Now, here's the killer - price point would be ideally less than USD120 per night!

Any and all suggestions welcome - hotels, what to do, what to see (Frenchman's Cove, I think, is a MUST???)

Need your guidance, Boardies ..

Thanks!

----------


## Flipadelphia26

Try Norse point.

----------


## JitterBug

tim bamboo is attainable for that price range. not sure if there is a pool . . . lot of guest house options . . . bus will stop and pick up at the bus park, pretty central location. local taxis easy to get.  . . . your best option is to get a car and drive yourself. vi had some good options around winnifred beach. mrs. scott's place, winnifred breeze . . . and another one in dolphin bay for around 60 per night. there is also a place i can't think right now, vista something. i'll get back here and give you that name. that's a little ways before porty. . . .

----------


## *vi*

As jitterbug said, Tim Bamboo is within walking distance to town.  No pool.  AC rooms and I think are $60/night.  Restaurant & bar.  Breakfast may be included.  

Winnifred Breeze in Fairy Hill is a great guesthouse, but not easily assessable to the main road.  A car/driver is recommended.  I’ve walked down to the road (less than 5 minutes), but not up as the road is steep.  The spacious AC rooms are around $60/night.  No bar.

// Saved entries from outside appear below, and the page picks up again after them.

[config.mk]
export PLATFORM = sky130hd
export DESIGN_NAME = vpend_base_ctrl
export DESIGN_NICKNAME = d
export VERILOG_FILES = /design/src/rtl/vpend_base_ctrl.sv
export SDC_FILE = /design/constraint.sdc
export NUM_CORES = 1
export LEC_CHECK = 0
export BUFFER_PORTS_ARGS = -buffer_cell sky130_fd_sc_hd__buf_2
export CORE_MARGIN = 2
export CORE_UTILIZATION = 49
export DETAILED_ROUTE_END_ITERATION = 12
export PLACE_DENSITY = 0.86
export SLEW_MARGIN = 5
export SYNTH_ARGS = -nofsm -noshare
export SYNTH_HDL_FRONTEND = slang
export SYNTH_SLANG_ARGS = --single-unit
export TNS_END_PERCENT = 5
[constraint.sdc]
create_clock -name clk -period 3.7 [get_ports clk]
set_clock_uncertainty 0.15 [all_clocks]
set_input_delay 0.185 -clock clk [delete_from_list [all_inputs] [get_ports clk]]
set_output_delay 0.185 -clock clk [all_outputs]
set_load 0.05 [all_outputs]
[src/rtl/vpend_base_ctrl.sv]
module vpend_base_ctrl #(
  parameter int PRIO_W = 8
) (
  input  logic              clk,
  input  logic              rst_n,
  input  logic              wr_en,
  input  logic [1:0]        wr_lanes,
  input  logic [63:0]       wr_data,
  output logic              wr_ready,
  output logic [63:0]       rd_data,
  output logic [PRIO_W-1:0] best_prio,
  output logic              scan_req,
  input  logic              scan_done,
  input  logic [PRIO_W-1:0] scan_prio,
  output logic              err_evt
);
  localparam int VLD_B = 63;
  localparam int PLAST_B = 61;
  localparam logic [PRIO_W-1:0] IDLE = '1;
  localparam logic [63:0] KEEP =
      (64'd1 << 63) | (64'd1 << 62) | (64'd1 << 61) | (64'h7 << 56) |
      (((64'd1 << 36) - 64'd1) << 16) | (64'h3 << 10) | (64'h7 << 7);

  logic [63:0] base_q;
  logic [PRIO_W-1:0] prio_q;
  logic busy_q, req_q, err_q;

  logic [63:0] lane_m, merged;
  logic take, old_v, new_v;

  assign lane_m = {{32{wr_lanes[1]}}, {32{wr_lanes[0]}}};
  assign merged = ((base_q & ~lane_m) | (wr_data & lane_m)) & KEEP;
  assign take   = wr_en && !busy_q && (wr_lanes != 2'b00);
  assign old_v  = base_q[VLD_B];
  assign new_v  = merged[VLD_B];

  always_ff @(posedge clk) begin
    if (!rst_n) begin
      base_q <= '0;
      prio_q <= IDLE;
      busy_q <= 1'b0;
      req_q  <= 1'b0;
      err_q  <= 1'b0;
    end else begin
      req_q <= 1'b0;
      err_q <= 1'b0;
      if (take) begin
        unique case ({old_v, new_v})
          2'b00: base_q <= merged;
          2'b01: begin
            base_q <= merged | (64'd1 << PLAST_B);
            req_q  <= 1'b1;
            busy_q <= 1'b1;
          end
          2'b10: begin
            base_q          <= merged;
            base_q[PLAST_B] <= (prio_q != IDLE);
            prio_q          <= IDLE;
          end
          default: err_q <= (merged != base_q);
        endcase
      end
      if (busy_q && scan_done) begin
        prio_q <= scan_prio;
        busy_q <= 1'b0;
      end
    end
  end

  assign wr_ready  = !busy_q;
  assign rd_data   = base_q;
  assign best_prio = prio_q;
  assign scan_req  = req_q;
  assign err_evt   = err_q;
endmodule


==> flow_summary.yaml <==
route:
  via_count: 3134
  drt_wl_total_mm: 8.78
  wl_per_cell_um: 14.4
  avgViaCountPerCell: 5.15
  postRouteAntennaNets: 0
  drc: 0
  first_iter_violations: 175
  firstDrtPassIters: 4
logic_synthesis:
  ys_seq_area_share_pct: 39.9
  ys_types: 47
  async_reset_ff_share_pct: 0
  synth.avg_cell_area_um2: 7.99
  yosys-top-cells-count: "nand2_1, dfxtp_1, a21oi_1, inv_1, buf_4"
  synth_most_common_cell: "nand2_1"
  synth-edff-count: 0
  synth_area_um2: 2910
  synthCells: 364
  synth_ff_type: "dfxtp_1"
  synth_area_leaders: "dfxtp_1, nand2_1, buf_4, a21boi_0, a21oi_1"
  ys.warnings.count: 0
  ys_ff_latch: 58
  yosysTopAreaCell: "dfxtp_1"
  synth_top_area_share_pct: 39.9
placed_design:
  hpwl_mm: 5.54
  gp_congestion: 0.857
  port_buffers: 118
final_layout:
  num_antenna_cells: 0
  layout.nets: 612
  ff_latch_area_um2: 1160
  multi_input_area_um2: 1480
  area_growth_pct: 42.7
  final_util_pct: 71.4
  fillers: 458
  drive_gt1_share_pct: 25.9
pwr:
  vdd_ir_drop_max_mv: 0.287
  p_per_area_nw_per_um2: 398
  power.leakage_nw: 1.89
sta:
  worst_pin_slew_ns: 0.795
  finalSetupTns_ns: 0
  hold-worst-slack_ns: 0.00824
  rsz0062_at_grt: "no"
  setup_violations: 0
  finalCritPeriodShare_pct: 71.1
  fmax_ghz: 0.380
  relSlewSlack_pct: 46.7
  fin_crit_ns: 2.63
  hold_viol: 0
  finalMaxSlewViolations: 0
critical_path:
  worstPathArrival_ns: 2.72
  required_ns: 3.79
  crit_type: "reg -> reg"
  end_kind: "register"
  startpoint_type: "register"
  crit_path_max_fanout: 21
grt:
  grt_max_degree: 33
  grt_usage_pct: 26.5
  first_global_vias: 2960
  grt_pass1_wl_mm: 13.3
  antenna_found_initial: 0
  overflow: 0
cts:
  cts_tree: "yes"
  clk_latency_ns: 0.33
  clock-root-buffer: "clkbuf_8"
  clk_path_buf_depth: 2
  cts_buffers: 9
  cts_sinks: 58
  path_clk_slew_ns: 0.06
  ctsHtreeMaxLevel: 3
  cts_setup_buffers: 0
floorplan:
  core_um2: 5820
  die_area_um2: 6570
  io_pins: 153
  die_h_um: 81.0
  initial_utilization_pct: 50.0
  die_x_um: 81.0
  rows: 28
status:
  status: "finished clean"
run:
  drv_cap: 0
worst_hold_path:
  hold_class: "in -> reg"
==> flip-flops by register name, summed over array words and instances, names as in the netlist <==
name and count:
scan_req 1, busy_q 1, best_prio 8, rd_data 47, err_evt 1
==> routing by layer <==
metal	part of all wire (%)	vias to the layer above	GRT usage, %
met5	0	-	0
met4	3.7	0	14.6
met3	6.3	33	6.78
met2	50	147	46.8
met1	40	1435	28.8
li1	-	1519	-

Another Guesthouse I’m considering is Fairy Hill Palms in Fairy Hill Gardens.  You are the only occupant in this two bedroom house.  Walking distance to Winnifred Beach, Boston and Blue Lagoon.  No AC. 

You might also look into The Polish Princess Guesthouse.  Another place I’m considering.  I don’t have a lot of details to share about this place other than I met the owner and adore her and admire the way she runs the business.  The reviews are good.  

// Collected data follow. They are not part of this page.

===== config.mk =====
export PLATFORM = sky130hd
export DESIGN_NAME = vbi_slice_select
export DESIGN_NICKNAME = d
export VERILOG_FILES = /design/src/rtl/vbi_slice_pkg.sv /design/src/rtl/vbi_slice_ctrl.sv /design/src/rtl/vbi_slice_dp.sv /design/src/rtl/vbi_slice_select.sv
export SDC_FILE = /design/constraint.sdc
export NUM_CORES = 1
export LEC_CHECK = 0
export BUFFER_PORTS_ARGS = -buffer_cell sky130_fd_sc_hd__buf_2
export CORE_UTILIZATION = 55
export CTS_BUF_LIST = sky130_fd_sc_hd__clkbuf_8
export CTS_CLUSTER_SIZE = 30
export DETAILED_ROUTE_END_ITERATION = 10
export PLACE_DENSITY_LB_ADDON = 0.1
export SYNTH_ARGS = -nofsm -noshare
export SYNTH_HDL_FRONTEND = slang
export SYNTH_HIERARCHICAL = 1
export SYNTH_SLANG_ARGS = --single-unit

===== constraint.sdc =====
create_clock -name clk -period 2.55 [get_ports clk]
set_input_delay 0.3825 -clock clk [delete_from_list [all_inputs] [get_ports clk]]
set_output_delay 0.3825 -clock clk [all_outputs]
set_load 0.005 [all_outputs]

Being first time overnighters, my recommendation is Match Resort off Folly Road.  It’s a 7 minute drive from down town Port Antonio, about less than 15 minutes from the San San and Boston areas.  They have a restaurant & bar plus a pool.  WIFI  AC Rooms are also around $70/night.  Friendly staff and excellent food.  Easy, two minute walk from the hotel to the main road to catch a taxi.  

Although not as plentiful as Negril, there is no lack of red plate drivers in Port Antonio.  But a lot don’t drive at night and are usually concentrated down town.  Once you leave the Knutsford bus, hail for one and secure him for your stay so you can call that specific driver when needed.  The wait for one on the road may not be long, but the cars fill up with folks coming from down town.  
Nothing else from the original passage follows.